- Directed by: Mark Joffe
- Written by: Max Dann Andrew Knight
- Produced by: Richard Brennan Timothy White
- Starring: Anthony Hopkins; Ben Mendelsohn; Alwyn Kurts; Bruno Lawrence; Angela Punch McGregor; Russell Crowe;
- Edited by: Offshoot Films
- Music by: Ricky Fataar
- Production companies: Australian Film Commission Australian Film Finance Corporation Film Victoria Meridian Films Smiley Productions
- Distributed by: Hoyts-Fox-Columbia TriStar Films
- Release dates: 20 November 1991 (London Film Festival); 23 January 1992 (Australia);
- Running time: 95 minutes
- Country: Australia
- Language: English
- Budget: A$3.4 million
- Box office: A$1,505,884 (Australia)

= Spotswood (film) =

1991 Australian film by Mark Joffe

Spotswood (also known as The Efficiency Expert in the United States) is a 1991 Australian business comedy-drama film directed by Mark Joffe. The film stars Anthony Hopkins, with a supporting cast of Ben Mendelsohn, Alwyn Kurts, Bruno Lawrence, Angela Punch McGregor, Daniel Wyllie, Toni Collette (in her film debut) and Russell Crowe.

==Plot==
In Melbourne, Errol Wallace is a financial business consultant whom we meet in the course of his being hired by the board of Durmack, an automotive component manufacturer, where he assesses a large work force redundancy and recommends major layoffs.

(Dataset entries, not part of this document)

==> src/rtl/alu_share_arbiter.sv <==
// alu_share_arbiter: round-robin sharing of one combinational ALU among NREQ requesters.
// Ports: req_* (packed per-requester request channel, one-hot req_ready),
//        rsp_* (valid/ready response tagged with requester id),
//        alu_* (registered ALU inputs out, ALU result and flags in).
module alu_share_arbiter
  import alu_pkg::*;
#(
  parameter int WIDTH = 32,
  parameter int NREQ = 4,
  parameter int IDW = $clog2(NREQ)
) (
  input  logic                       clk,
  input  logic                       rst,
  input  logic [NREQ-1:0]            req_valid,
  output logic [NREQ-1:0]            req_ready,
  input  logic [NREQ*WIDTH-1:0]      req_a,
  input  logic [NREQ*WIDTH-1:0]      req_b,
  input  logic [NREQ*ALU_OP_W-1:0]   req_op,
  output logic                       rsp_valid,
  input  logic                       rsp_ready,
  output logic [IDW-1:0]             rsp_id,
  output logic [WIDTH-1:0]           rsp_result,
  output logic [3:0]                 rsp_flags,
  output logic                       rsp_illegal,
  output logic [WIDTH-1:0]           alu_a,
  output logic [WIDTH-1:0]           alu_b,
  output logic [ALU_OP_W-1:0]        alu_cntrl,
  input  logic [WIDTH-1:0]           alu_result,
  input  logic                       alu_zero,
  input  logic                       alu_negative,
  input  logic                       alu_carry,
  input  logic                       alu_over_flow
);
  state_e state, next_state;
  logic [IDW-1:0] ptr, win, id_q;
  logic [NREQ-1:0] gnt;
  logic window, accept;
  alu_flags_t flags_in;
  // grant window: idle, or the cycle the pending response is consumed
  assign window = !rst && (state == IDLE || (state == RESP && rsp_ready));
  assign accept = |gnt;
  assign flags_in = '{over_flow: alu_over_flow, carry: alu_carry, negative: alu_negative, zero: alu_zero};
  rr_arbiter #(.N(NREQ), .IW(IDW)) u_arb (
    .req(req_valid),
    .ptr(ptr),
    .en(window),
    .gnt(gnt),
    .gnt_idx(win)
  );
  always_ff @(posedge clk or posedge rst) begin
    if (rst) state <= IDLE;
    else state <= next_state;
  end
  always_comb begin
    next_state = (state == EXEC) ? RESP :
                 (state == RESP && !rsp_ready) ? RESP :
                 accept ? EXEC : IDLE;
  end
  always_comb begin
    rsp_valid = (state == RESP);
    req_ready = gnt;
  end
  always_ff @(posedge clk or posedge rst) begin
    if (rst) begin
      ptr <= '0;
      id_q <= '0;
      alu_a <= '0;
      alu_b <= '0;
      alu_cntrl <= ADD;
      rsp_id <= '0;
      rsp_result <= '0;
      rsp_flags <= '0;
      rsp_illegal <= 1'b0;
    end else begin
      if (accept) begin
        ptr <= (win == IDW'(NREQ-1)) ? '0 : win + 1'b1;
        id_q <= win;
        alu_a <= req_a[win*WIDTH +: WIDTH];
        alu_b <= req_b[win*WIDTH +: WIDTH];
        alu_cntrl <= req_op[win*ALU_OP_W +: ALU_OP_W];
      end
      if (state == EXEC) begin
        rsp_result <= alu_result;
        rsp_flags <= flags_in;
        rsp_illegal <= alu_cntrl > ALU_OP_W'(ALU_OP_MAX);
        rsp_id <= id_q;
      end
    end
  end
endmodule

Balls, a moccasin factory located in the Melbourne suburb of Spotswood, is his next client. Mr. Ball, the owner of the company, is affable and treats his employees benevolently. Wallace on a factory tour finds the conditions wanting with shabbiness, old machinery and the workers lackadaisical.

A young worker at Balls, Carey, who is finding his place in the world and life, is asked by Wallace to assist in his review, compiling worker condition and performance information. Carey is reluctant until he learns that Mr. Ball's daughter Cheryl, whom he fancies, is part of the review staff.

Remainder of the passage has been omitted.